$ cat src/rtl/vc_dest_arbiter_if.sv
// ----------------------------------------------------------------------------
// vc_dest_arbiter_if
// Purpose : groups the VC-FIFO, destination-FIFO and status signals of the
//           VC-to-destination arbiter into one bundle.
// Signals :
//   active_in        parent FSM is in ACTIVE (pops allowed)
//   vc0/vc1_empty    virtual-channel FIFO empty flags
//   vc0/vc1_data     VC FIFO registered read data (valid the cycle after pop)
//   d0/d1_almost_full destination FIFO threshold flags
//   pop_vc0/pop_vc1  combinational pop strobes to the VC FIFOs
//   data_out         registered word shared by D0 and D1
//   push_d0/push_d1  registered push strobes to the destination FIFOs
//   arb_state        registered FSM state (0 IDLE, 1 ACTIVE, 2 STALL)
//   idle_out         registered; no pops pending and pipeline empty
// Modports: master = environment / parent side, slave = arbiter side.
// ----------------------------------------------------------------------------
interface vc_dest_arbiter_if #(
  parameter int unsigned DW = 6
);
  logic          active_in;
  logic          vc0_empty;
  logic          vc1_empty;
  logic [DW-1:0] vc0_data;
  logic [DW-1:0] vc1_data;
  logic          d0_almost_full;
  logic          d1_almost_full;
  logic          pop_vc0;
  logic          pop_vc1;
  logic [DW-1:0] data_out;
  logic          push_d0;
  logic          push_d1;
  logic [1:0]    arb_state;
  logic          idle_out;

  modport master (
    output active_in, vc0_empty, vc1_empty, vc0_data, vc1_data,
           d0_almost_full, d1_almost_full,
    input  pop_vc0, pop_vc1, data_out, push_d0, push_d1, arb_state, idle_out
  );

  modport slave (
    input  active_in, vc0_empty, vc1_empty, vc0_data, vc1_data,
           d0_almost_full, d1_almost_full,
    output pop_vc0, pop_vc1, data_out, push_d0, push_d1, arb_state, idle_out
  );
endinterface
File: config.mk
export PLATFORM = sky130hd
export DESIGN_NAME = ball_motion_gen
export DESIGN_NICKNAME = d
export VERILOG_FILES = /design/src/rtl/ball_motion_gen_pkg.sv /design/src/rtl/ball_motion_gen_vsync_edge.sv /design/src/rtl/ball_motion_gen.sv
export SDC_FILE = /design/constraint.sdc
export NUM_CORES = 1
export LEC_CHECK = 0
export ABC_CLOCK_PERIOD_IN_PS = 5000
export CORE_ASPECT_RATIO = 1.4
export CORE_MARGIN = 2
export CORE_UTILIZATION = 45
export DETAILED_ROUTE_END_ITERATION = 8
export HOLD_SLACK_MARGIN = 0.15
export SKIP_LAST_GASP = 1
export SLEW_MARGIN = 30
export SYNTH_ARGS = -nofsm -noshare
export SYNTH_HDL_FRONTEND = slang
export SYNTH_SLANG_ARGS = --single-unit
File: constraint.sdc
create_clock -name CLK -period 5 [get_ports CLK]
set_input_delay 1 -clock CLK [delete_from_list [all_inputs] [get_ports CLK]]
set_output_delay 1 -clock CLK [all_outputs]
set_load 0.02 [all_outputs]
File: src/rtl/ball_motion_gen_pkg.sv
// Shared constants, state encoding and per-axis bounce helper for the ball
// motion generator and the drawing stage that renders the ball.
package ball_motion_gen_pkg;

    localparam int unsigned H_ACTIVE_DEF     = 640;
    localparam int unsigned V_ACTIVE_DEF     = 480;
    localparam int unsigned RADIUS_DEF       = 20;
    localparam int unsigned SERVE_FRAMES_DEF = 60;

    localparam int unsigned XMIN_DEF = RADIUS_DEF;
    localparam int unsigned XMAX_DEF = H_ACTIVE_DEF - 1 - RADIUS_DEF;
    localparam int unsigned YMIN_DEF = RADIUS_DEF;
    localparam int unsigned YMAX_DEF = V_ACTIVE_DEF - 1 - RADIUS_DEF;

    // Direction bit: 1 moves towards larger coordinates (right / down).
    localparam logic DIR_INC = 1'b1;
    localparam logic DIR_DEC = 1'b0;

    typedef enum logic [1:0] {
        ST_SERVE = 2'd0,
        ST_RUN   = 2'd1,
        ST_HOLD  = 2'd2
    } ball_state_e;

    typedef struct packed {
        logic [11:0] pos;
        logic        dir;
        logic        hit;
    } axis_t;

    // One frame of motion on one axis, clamping to the wall and reversing on contact.
    function automatic axis_t axis_move(input logic [11:0] pos,
                                        input logic        dir,
                                        input logic [11:0] step,
                                        input logic [11:0] lo,
                                        input logic [11:0] hi);
        axis_t r;
        r.pos = pos;
        r.dir = dir;
        r.hit = 1'b0;
        if (dir == DIR_INC) begin
            if (pos + step > hi) begin
                r.pos = hi;
                r.dir = DIR_DEC;
                r.hit = 1'b1;
            end else begin
                r.pos = pos + step;
            end
        end else begin
            if (pos < lo + step) begin
                r.pos = lo;
                r.dir = DIR_INC;
                r.hit = 1'b1;
            end else begin
                r.pos = pos - step;
            end
        end
        return r;
    endfunction

endpackage

File: src/rtl/ball_motion_gen_vsync_edge.sv
// Frame tick generator: one-cycle pulse on each falling edge of VSYNC.
module vsync_edge (
    input  logic CLK,
    input  logic RESET,
    input  logic VSYNC,
    output logic tick
);

    logic vsync_d_q;

    // NOTE: flops use non-blocking assignment so every register samples pre-edge values.
    always_ff @(posedge CLK or negedge RESET) begin
        if (!RESET) begin
            vsync_d_q <= 1'b1;
        end else begin
            vsync_d_q <= VSYNC;
        end
    end

    // Combinational so the tick is seen on the same edge that samples the low VSYNC.
    assign tick = vsync_d_q & ~VSYNC;

endmodule

File: src/rtl/ball_motion_gen.sv
// Bouncing-ball position generator: serves from centre, then steps once per
// frame, reflecting off the active-area walls and pulsing a hit per axis.
module ball_motion_gen
    import ball_motion_gen_pkg::*;
#(
    parameter int unsigned H_ACTIVE     = H_ACTIVE_DEF,
    parameter int unsigned V_ACTIVE     = V_ACTIVE_DEF,
    parameter int unsigned RADIUS       = RADIUS_DEF,
    parameter int unsigned SERVE_FRAMES = SERVE_FRAMES_DEF
) (
    input  logic        CLK,
    input  logic        RESET,
    input  logic        VSYNC,
    input  logic [1:0]  SPEED,
    input  logic        PAUSE,
    output logic [10:0] center_x,
    output logic [10:0] center_y,
    output logic        hit_x,
    output logic        hit_y
);

    localparam logic [11:0] X_MIN = 12'(RADIUS);
    localparam logic [11:0] X_MAX = 12'(H_ACTIVE - 1 - RADIUS);
    localparam logic [11:0] Y_MIN = 12'(RADIUS);
    localparam logic [11:0] Y_MAX = 12'(V_ACTIVE - 1 - RADIUS);
    localparam logic [11:0] X_CTR = 12'(H_ACTIVE / 2);
    localparam logic [11:0] Y_CTR = 12'(V_ACTIVE / 2);

    localparam int unsigned        CNT_W      = (SERVE_FRAMES > 1) ? $clog2(SERVE_FRAMES) : 1;
    localparam logic [CNT_W-1:0]   SERVE_LAST = CNT_W'(SERVE_FRAMES - 1);

    logic tick;

    vsync_edge u_vsync_edge (
        .CLK   (CLK),
        .RESET (RESET),
        .VSYNC (VSYNC),
        .tick  (tick)
    );

    ball_state_e      state_q, state_d;
    logic [CNT_W-1:0] serve_cnt_q, serve_cnt_d;
    logic [11:0]      pos_x_q, pos_x_d;
    logic [11:0]      pos_y_q, pos_y_d;
    logic             dir_x_q, dir_x_d;
    logic             dir_y_q, dir_y_d;
    logic             hit_x_q, hit_x_d;
    logic             hit_y_q, hit_y_d;

    logic [11:0]      step;
    axis_t            next_x;
    axis_t            next_y;

    always_comb begin
        // NOTE: every comb output gets a default first, so no path can infer a latch.
        state_d     = state_q;
        serve_cnt_d = serve_cnt_q;
        pos_x_d     = pos_x_q;
        pos_y_d     = pos_y_q;
        dir_x_d     = dir_x_q;
        dir_y_d     = dir_y_q;
        hit_x_d     = 1'b0;
        hit_y_d     = 1'b0;

        step   = 12'(SPEED) + 12'd1;
        next_x = axis_move(pos_x_q, dir_x_q, step, X_MIN, X_MAX);
        next_y = axis_move(pos_y_q, dir_y_q, step, Y_MIN, Y_MAX);

        unique case (state_q)
            ST_SERVE: begin
                pos_x_d = X_CTR;
                pos_y_d = Y_CTR;
                if (tick) begin
                    if (serve_cnt_q == SERVE_LAST) begin
                        state_d     = ST_RUN;
                        serve_cnt_d = '0;
                    end else begin
                        serve_cnt_d = serve_cnt_q + 1'b1;
                    end
                end
            end
            ST_RUN: begin
                if (PAUSE) begin
                    state_d = ST_HOLD;
                end else if (tick) begin
                    pos_x_d = next_x.pos;
                    dir_x_d = next_x.dir;
                    hit_x_d = next_x.hit;
                    pos_y_d = next_y.pos;
                    dir_y_d = next_y.dir;
                    hit_y_d = next_y.hit;
                end
            end
            ST_HOLD: begin
                if (!PAUSE) begin
                    state_d = ST_RUN;
                end
            end
            default: state_d = ST_SERVE;
        endcase
    end

    always_ff @(posedge CLK or negedge RESET) begin
        if (!RESET) begin
            state_q     <= ST_SERVE;
            serve_cnt_q <= '0;
            pos_x_q     <= X_CTR;
            pos_y_q     <= Y_CTR;
            dir_x_q     <= DIR_INC;
            dir_y_q     <= DIR_INC;
            hit_x_q     <= 1'b0;
            hit_y_q     <= 1'b0;
        end else begin
            state_q     <= state_d;
            serve_cnt_q <= serve_cnt_d;
            pos_x_q     <= pos_x_d;
            pos_y_q     <= pos_y_d;
            dir_x_q     <= dir_x_d;
            dir_y_q     <= dir_y_d;
            hit_x_q     <= hit_x_d;
            hit_y_q     <= hit_y_d;
        end
    end

    assign center_x = pos_x_q[10:0];
    assign center_y = pos_y_q[10:0];
    assign hit_x    = hit_x_q;
    assign hit_y    = hit_y_q;

endmodule

# Word-level counts from Yosys, hierarchy flattened
# Cells that the tools add are included.
dict set report op_classes {
  n_addsub 7
  magnitude_cmp 4
  n_eq_ne 9
  mux 28
  n_bitwise 3
  n_reduce_logical 6
}
# operator n
set ops {}
lappend ops {{$mux 12} 8}
lappend ops {{$pmux 12 s2} 2}
lappend ops {{$mux 14} 2}
lappend ops {{$add 12x3->12} 2}
lappend ops {{$sub 12x3->12} 2}
lappend ops {{$mux 2} 8}
lappend ops {{$gt 12x10->1 const B} 1}
lappend ops {{$gt 12x9->1 const B} 1}
lappend ops {{$lt 12x12->1} 1}
lappend ops {{$lt 12x6->1} 1}
lappend ops {{$ne 2x2->1 const B} 6}
lappend ops {{$add 5x3->6 const A} 1}
lappend ops {{$add 6x1->6 const B} 1}
lappend ops {{$eq 6x6->1 const B} 1}
lappend ops {{$mux 1} 6}
lappend ops {{$mux 6} 1}
lappend ops {{$pmux 2 s3} 1}
lappend ops {{$reduce_and 3->1} 2}
lappend ops {{$reduce_and 4->1} 1}
lappend ops {{$add 2x1->3 const B} 1}
lappend ops {{$eq 2x1->1 const B} 1}
lappend ops {{$eq 2x2->1 const B} 1}
lappend ops {{$logic_not 2->1} 1}
lappend ops {{$not 1->1} 2}
lappend ops {{other kinds (3)} 3}
dict set report totals {
  reg_bits 37
  elab_cells 66
}

# Longest topological paths before layout
dict set report depth {
  ltp_word 8
  ltp_mapped 12
  ltp_nobuf 11
}

# Modules after synthesis
# Synthesis repeated with hierarchy kept, for this count alone.
dict set report unflattened {
  cells_unflattened 408
  area_unflattened_um2 3425.8
}
# mod n_inst cells_each area_per_inst_um2 seq_area_each_um2
set modules_own_cells {}
lappend modules_own_cells {ball_motion_gen 1 406 3385.7 910.9}
lappend modules_own_cells {vsync_edge 1 2 40.0 26.3}

# Worst setup path after synthesis
# Ideal clock, no wire load.
dict set report synth_path {
  path_kind {input to register}
  startpoint {input SPEED[0]}
  endpoint {register pos_y_q[3]}
  setup_time_ns 0.121
  t_arrival_ns 3.434
  required_ns 4.879
  path_slack_ns 1.445
  path_stages 10
  n_path_buf 0
  path_cell_list {ha_1 > inv_1 > fa_1 > nor2_2 > o21ai_1 > or4_1 > o311ai_2 > o211ai_2 > o21bai_1 > a22o_1}
}
dict set report synth_between {
  elab_chain_len 8
  word_cells_on_any_way 12
}
# item line
set synth_lines {}
lappend synth_lines {{from (decl)} ball_motion_gen.sv:14} ;# input logic [1:0] SPEED,
lappend synth_lines {{$add 2x1->3 (*)} ball_motion_gen.sv:65} ;# step = 12'(SPEED) + 12'd1;
lappend synth_lines {{$add 12x3->12 or $add 5x3->6 (tied branches)} {ball_motion_gen_pkg.sv:42, ball_motion_gen_pkg.sv:47, ball_motion_gen_pkg.sv:50}}
lappend synth_lines {{$gt 12x9->1 or $lt 12x6->1 (tied branches)} {ball_motion_gen_pkg.sv:42, ball_motion_gen_pkg.sv:50}}
lappend synth_lines {{$mux 12 (on tied branches)} {ball_motion_gen_pkg.sv:42, ball_motion_gen_pkg.sv:50}}
lappend synth_lines {{$mux 14 (*)} ball_motion_gen_pkg.sv:41} ;# if (dir == DIR_INC) begin
lappend synth_lines {{$mux 12 (*)} ball_motion_gen.sv:85} ;# end else if (tick) begin
lappend synth_lines {{$mux 12 (*)} ball_motion_gen.sv:83} ;# if (PAUSE) begin
lappend synth_lines {{$pmux 12 s2 (*)} ball_motion_gen.sv:69} ;# unique case (state_q)
lappend synth_lines {{to (signal assigned)} ball_motion_gen.sv:117} ;# pos_y_q <= pos_y_d;
lappend synth_lines {{to (decl)} ball_motion_gen.sv:44} ;# logic [11:0] pos_y_q, pos_y_d;
# Every way passes the cells marked *; elsewhere a longest branch is shown, timed or not. The select of a mux whose other input is x is not followed.
# A chain may end at the register's enable or synchronous reset.

# Worst setup path after layout
dict set report layout_path {
  startpoint {input SPEED[0]}
  endpoint {register pos_x_q[2]}
}
dict set report layout_between {
  elab_chain_len 8
  word_cells_on_any_way 12
}
# item line
set layout_lines {}
lappend layout_lines {{$add 2x1->3 (*)} ball_motion_gen.sv:65}
lappend layout_lines {{$add 12x3->12 or $add 5x3->6 (tied branches)} {ball_motion_gen_pkg.sv:42, ball_motion_gen_pkg.sv:47, ball_motion_gen_pkg.sv:50}}
lappend layout_lines {{$gt 12x10->1 or $lt 12x12->1 (tied branches)} {ball_motion_gen_pkg.sv:42, ball_motion_gen_pkg.sv:50}}
lappend layout_lines {{$mux 12 (on tied branches)} {ball_motion_gen_pkg.sv:42, ball_motion_gen_pkg.sv:50}}
lappend layout_lines {{$mux 14 (*)} ball_motion_gen_pkg.sv:41}
lappend layout_lines {{$mux 12 (*)} ball_motion_gen.sv:85}
lappend layout_lines {{$mux 12 (*)} ball_motion_gen.sv:83}
lappend layout_lines {{$pmux 12 s2 (*)} ball_motion_gen.sv:69}
lappend layout_lines {{to (signal assigned)} ball_motion_gen.sv:116} ;# pos_x_q <= pos_x_d;
lappend layout_lines {{to (decl)} ball_motion_gen.sv:43} ;# logic [11:0] pos_x_q, pos_x_d;
# Marked as above.

==> results.sh <==
export IMPL_async_reset_ff_frac=1.00
export IMPL_worst_slack_ps=984
export IMPL_run_status="finished, final reports clean"
export IMPL_cts_hold_buf=0
export IMPL_ir_drop_v=0.000104
export IMPL_synth_top_area_frac=0.212
export IMPL_grt_pass1_vias=2839
export IMPL_gp_congestion=0.943
export IMPL_endpoint="pos_x_q[2]$_DFFE_PN0P_"
export IMPL_ys_ff_latch=37
export IMPL_start_util=0.470
export IMPL_grt_overflow=0
export IMPL_worstSkewPairLatency_ps=300
export IMPL_min_period_over_period=0.803
export IMPL_path_clk_slew_ps=80
export IMPL_slew_viol_final=0
export IMPL_rsz0062_at_grt="false"
export IMPL_hold_viol_final=0
export IMPL_synth_cell_type_count=65
export IMPL_synthTopCellsByArea="dfrtp_1 (21%), dfstp_2 (7.2%), ha_1 (6.4%)"
export IMPL_path_max_fanout=8
export IMPL_die_h_um=105
export IMPL_cts_sinks=37
export IMPL_postCtsSetupBuffers=0
export IMPL_drive_above_1_share=0.0896
export IMPL_io_buffers=29
export IMPL_syn_avg_cell_area_um2=8.11
export IMPL_die_w_um=76.4
export IMPL_fillerInstances=706
export IMPL_cts_tree="done"
export IMPL_io_pins=30
export IMPL_place_hpwl_um=6340
export IMPL_cap_viol_max_count=0
export IMPL_post_cts_resized=0
export IMPL_syn_inst=407
export IMPL_required_ps=5190
export IMPL_arrival_ps=4200
export IMPL_r2r_start="pos_x_q[1]$_DFFE_PN0P_"
export IMPL_dr_pass1_iters=5
export IMPL_startpoint_type="input pin"
export IMPL_numCtsBuffers=5
export IMPL_die_area_um2=8050
export IMPL_clock_path_buffers=2
export IMPL_fmax_mhz=249
export IMPL_power_leakage_nw=1.48
export IMPL_crit_path_start="SPEED[0]"
export IMPL_rr_endpoint="pos_x_q[2]$_DFFE_PN0P_"
export IMPL_ant_nets=0
export IMPL_synth_warnings=0
export IMPL_wl_per_cell_um=17.3
export IMPL_drcViolationCount=0
export IMPL_preCtsSetupSlack_ps=654
export IMPL_rows=36
export IMPL_core_area_um2=7030
export IMPL_cts_htree_levels=2
export IMPL_antenna_cells=0
export IMPL_final_nets=428
export IMPL_syn_area_um2=3300
export IMPL_ys_seq_area_frac=0.284
export IMPL_p_per_area_nw_per_um2=228
export IMPL_clock_skew_ps=11.2
export IMPL_routed_via_density=6.01
export IMPL_syn2layout_area_growth_pct=8.03
export IMPL_clockRootBuffer="clkbuf_8"
export IMPL_grt_usage=0.211
export IMPL_grt_pass1_wl_um=13800
export IMPL_crit_path_end_kind="register"
export IMPL_synth_largest_area_cell="dfrtp_1"
export IMPL_period_minus_slack_ps=4020
export IMPL_finalWirelength_um=8590
export IMPL_tightest_slew_ps=873
export IMPL_path_class="input pin to register"
export IMPL_synth_nets=434
export IMPL_synth_top_flop_cell="dfrtp_1"
export IMPL_reg2reg_slack_ps=2090
export IMPL_synth_edff_count=0
export IMPL_first_iter_violations=176
export IMPL_tns_ps=0
export IMPL_finalSetupViolCount=0
export IMPL_relSlewSlack=0.418
export IMPL_grt_max_degree=38
export IMPL_num_vias=2989
export IMPL_r2r_cells=8
export IMPL_antenna_found_initial=0
export IMPL_min_path_type="register to register"
final cells by class:
type / count / area, µm² / share of cell area
tap: 95 / 119 / 0.0333
clock buffer: 6 / 72.6 / 0.0203
inverter: 22 / 82.6 / 0.0231
timing repair buffer: 32 / 308 / 0.0863
sequential: 37 / 937 / 0.263
clock inverter: 2 / 38.8 / 0.0109
multi-input combinational: 303 / 2010 / 0.563
report_power, final:
| part | total [mW] | switching (mW) | internal (mW) |
|---|---|---|---|
| Sequential | 0.353 | 0.0311 | 0.322 |
| Clock | 0.269 | 0.119 | 0.150 |
| Combinational | 0.193 | 0.118 | 0.0744 |
| Total | 0.815 | 0.268 | 0.546 |
worst max-delay path: stages:
cell             delay, ps
clkdlybuf4s50_1        430
ha_1                   410
inv_1                  180
fa_1                   540
o21ba_2                270
nor4b_1                370
a31o_2                 220
and2_1                 300
nand2_1                190
o31ai_1                290
flip-flops by register name, indices dropped and copies added (netlist names):
signal	flops
dir_x_q	1
dir_y_q	1
hit_x	1
hit_y	1
pos_x_q	12
pos_y_q	12
serve_cnt_q	6
state_q	2
u_vsync_edge.vsync_d_q	1
synthesized netlist by cell type, types with 9 or more instances:
master	instances
nor2_1	33
clkbuf_1	13
o31ai_1	9
ha_1	17
nor3_1	17
xnor2_1	11
dfrtp_1	28
inv_1	22
buf_4	23
o21ai_0	26
dfstp_2	9
a21oi_1	28
nand2_1	37
through the flow:
stage | hold WS, ps | util | power [mW] | cell area [µm²] | cells
global route | 565 | 0.508 | 0.862 | 3570 | 497
detailed placement | 511 | 0.492 | 0.550 | 3460 | 489
CTS | 527 | 0.508 | 0.818 | 3570 | 497
global placement | 499 | 0.492 | 0.545 | 3460 | 489
floorplan | 472 | - | 0.482 | 3300 | 407
finish | 527 | 0.508 | 0.815 | 3570 | 497
cells by family (layout without fill, tap and decap cells):
group,Yosys count,count (layout),synth area share
buf+inv,67,62,0.108
simple gates,142,142,0.218
fa+ha+maj,21,21,0.0887
compound gates,121,121,0.252
xor+xnor,19,19,0.0504
flops,37,37,0.284
worst min path at each step:
stage,slack [ps],startpoint,depth (start not counted),endpoint
2_1_floorplan,470,serve_cnt_q[5]$_DFFE_PN0P_,1,serve_cnt_q[5]$_DFFE_PN0P_
3_3_place_gp,500,serve_cnt_q[1]$_DFFE_PN0P_,2,serve_cnt_q[1]$_DFFE_PN0P_
3_5_place_dp,510,serve_cnt_q[1]$_DFFE_PN0P_,2,serve_cnt_q[1]$_DFFE_PN0P_
4_1_cts,530,serve_cnt_q[5]$_DFFE_PN0P_,1,serve_cnt_q[5]$_DFFE_PN0P_
5_1_grt,570,serve_cnt_q[5]$_DFFE_PN0P_,1,serve_cnt_q[5]$_DFFE_PN0P_
6_report,530,serve_cnt_q[1]$_DFFE_PN0P_,2,serve_cnt_q[1]$_DFFE_PN0P_
cells in the final DEF (no fill, tap or decap), types with 3 or more instances in the layout:
cell type and n:
xnor2_1 11, o21a_1 4, and3_1 5, nand4_1 4, o21ai_0 26, buf_4 3
a21o_1 5, or3_1 3, or2_2 3, ha_1 17, nor3_1 17, nor2b_1 5
nor2_1 33, fa_1 4, nand3b_1 3, inv_1 22, clkdlybuf4s50_1 28, nand2_1 37
o31ai_1 9, clkbuf_8 5, dfstp_2 9, xor2_1 8, o211ai_1 3, a31oi_1 4
a22o_1 4, a31o_2 4, nor4_1 3, dfrtp_1 28, o21bai_1 4, nand3_1 8
nand2b_1 8, o41ai_1 3, a21oi_1 28
metal layers:
layer | part of all wire | routed length (µm) | track usage | up-vias
li1 | - | - | - | 1424
met3 | 0.030 | 259 | 0.0171 | 31
met4 | 0.046 | 391 | 0.121 | 0
met5 | 0 | 0 | 0 | -
met1 | 0.41 | 3510 | 0.240 | 1457
met2 | 0.52 | 4430 | 0.386 | 77
Power figures use the tool's default switching activity.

--------------------------------------------------

(Exercise brief) Everything from the first line of the entries above through the line with "by D0 and D1" is to be reproduced exactly, and nothing else.

(Result)
$ cat src/rtl/vc_dest_arbiter_if.sv
// ----------------------------------------------------------------------------
// vc_dest_arbiter_if
// Purpose : groups the VC-FIFO, destination-FIFO and status signals of the
//           VC-to-destination arbiter into one bundle.
// Signals :
//   active_in        parent FSM is in ACTIVE (pops allowed)
//   vc0/vc1_empty    virtual-channel FIFO empty flags
//   vc0/vc1_data     VC FIFO registered read data (valid the cycle after pop)
//   d0/d1_almost_full destination FIFO threshold flags
//   pop_vc0/pop_vc1  combinational pop strobes to the VC FIFOs
//   data_out         registered word shared by D0 and D1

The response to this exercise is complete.